◆ **Try it**: Output only the stretch of the listing that starts at the line containing "(rom_addr == cache_addr_r);" and ends at the line containing "assign rom_ok = ok_reg_r", reproduced exactly with both ends.

****************************************

==> src/rtl/jtcontra_rom_slot.sv <==
// ---------------------------------------------------------------------------
// jtcontra_rom_slot
//
// Responder end of a graphics ROM request interface. Each requester access
// (rom_cs/rom_addr) becomes one request/acknowledge/data-ready transaction on
// the SDRAM controller port. The last word fetched is kept in a one-word cache,
// so a repeated address is answered in one cycle without touching SDRAM.
//
// Ports
//   clk          system clock
//   rst_n        asynchronous active-low reset
//   downloading  ROM download in progress: flushes cache, blocks new requests
//   rom_cs       requester wants the word at rom_addr
//   rom_addr     requester word address (AW bits)
//   rom_ok       rom_data is valid for the current rom_addr
//   rom_data     read data (registered)
//   sdram_req    request level to the controller, held until sdram_ack
//   sdram_addr   request word address (OFFSET + rom_addr, wraps)
//   sdram_ack    controller accepted the request (one-cycle pulse)
//   data_rdy     sdram_din valid (one-cycle pulse)
//   sdram_din    SDRAM read data
// ---------------------------------------------------------------------------
module jtcontra_rom_slot #(
  parameter int                    AW       = 18,
  parameter int                    SDRAM_AW = 22,
  parameter logic [SDRAM_AW-1:0]   OFFSET   = 22'h0
) (
  input  logic                  clk,
  input  logic                  rst_n,
  input  logic                  downloading,
  input  logic                  rom_cs,
  input  logic [AW-1:0]         rom_addr,
  output logic                  rom_ok,
  output logic [15:0]           rom_data,
  output logic                  sdram_req,
  output logic [SDRAM_AW-1:0]   sdram_addr,
  input  logic                  sdram_ack,
  input  logic                  data_rdy,
  input  logic [15:0]           sdram_din
);

  typedef enum logic [1:0] {
    ST_IDLE = 2'd0,
    ST_REQ  = 2'd1,
    ST_WAIT = 2'd2
  } state_t;

  state_t                state_r;
  logic                  ok_reg_r;
  logic [AW-1:0]         ok_addr_r;
  logic                  cache_valid_r;
  logic [AW-1:0]         cache_addr_r;
  logic [15:0]           cache_data_r;
  logic [AW-1:0]         lat_addr_r;
  // Set when a download overlapped the transaction in flight; its data must
  // not reach the cache even if downloading has already dropped again.
  logic                  drop_r;

  logic                  hit_s;
  logic                  discard_s;
  logic                  lat_match_s;
  logic [SDRAM_AW-1:0]   req_addr_s;

  // Combinational decode of hit, discard and request address
  always_comb begin
    hit_s       = cache_valid_r & (rom_addr == cache_addr_r);
    discard_s   = drop_r | downloading;
    lat_match_s = rom_cs & (rom_addr == lat_addr_r);
    // zero-extend then add; the sum wraps naturally at SDRAM_AW bits
    req_addr_s  = SDRAM_AW'(rom_addr) + OFFSET;
  end

  // Gate the registered ok so a stale value never survives an address change
  assign rom_ok = ok_reg_r & rom_cs & (rom_addr == ok_addr_r) & ~downloading;

  // Transaction state machine, cache and registered outputs
  always_ff @(posedge clk or negedge rst_n) begin
    if (!rst_n) begin
      state_r       <= ST_IDLE;
      ok_reg_r      <= 1'b0;
      ok_addr_r     <= '0;
      cache_valid_r <= 1'b0;
      cache_addr_r  <= '0;
      cache_data_r  <= 16'h0000;
      lat_addr_r    <= '0;
      drop_r        <= 1'b0;
      rom_data      <= 16'h0000;
      sdram_req     <= 1'b0;
      sdram_addr    <= '0;
    end else begin
      case (state_r)
        ST_IDLE: begin
          if (rom_cs && !downloading) begin
            if (hit_s) begin
              rom_data  <= cache_data_r;
              ok_reg_r  <= 1'b1;
              ok_addr_r <= rom_addr;
            end else begin
              ok_reg_r   <= 1'b0;
              sdram_req  <= 1'b1;
              sdram_addr <= req_addr_s;
              lat_addr_r <= rom_addr;
              drop_r     <= 1'b0;
              state_r    <= ST_REQ;
            end
          end
        end
        ST_REQ: begin
          if (sdram_ack) begin
            sdram_req <= 1'b0;
            // data may arrive together with the ack
            if (data_rdy) begin
              if (!discard_s) begin
                cache_data_r  <= sdram_din;
                cache_addr_r  <= lat_addr_r;
                cache_valid_r <= 1'b1;
                if (lat_match_s) begin
                  rom_data  <= sdram_din;
                  ok_reg_r  <= 1'b1;
                  ok_addr_r <= lat_addr_r;
                end
              end
              state_r <= ST_IDLE;
            end else begin
              state_r <= ST_WAIT;
            end
          end
        end
        ST_WAIT: begin
          if (data_rdy) begin
            if (!discard_s) begin
              cache_data_r  <= sdram_din;
              cache_addr_r  <= lat_addr_r;
              cache_valid_r <= 1'b1;
              if (lat_match_s) begin
                rom_data  <= sdram_din;
                ok_reg_r  <= 1'b1;
                ok_addr_r <= lat_addr_r;
              end
            end
            state_r <= ST_IDLE;
          end
        end
        default: begin
          state_r   <= ST_IDLE;
          sdram_req <= 1'b0;
          ok_reg_r  <= 1'b0;
        end
      endcase

      // A download flushes everything; these assignments take priority
      if (downloading) begin
        cache_valid_r <= 1'b0;
        ok_reg_r      <= 1'b0;
        if (state_r != ST_IDLE) begin
          drop_r <= 1'b1;
        end
      end
    end
  end

endmodule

****************************************

◆ **Finished task**:
    hit_s       = cache_valid_r & (rom_addr == cache_addr_r);
    discard_s   = drop_r | downloading;
    lat_match_s = rom_cs & (rom_addr == lat_addr_r);
    // zero-extend then add; the sum wraps naturally at SDRAM_AW bits
    req_addr_s  = SDRAM_AW'(rom_addr) + OFFSET;
  end

  // Gate the registered ok so a stale value never survives an address change
  assign rom_ok = ok_reg_r & rom_cs & (rom_addr == ok_addr_r) & ~downloading;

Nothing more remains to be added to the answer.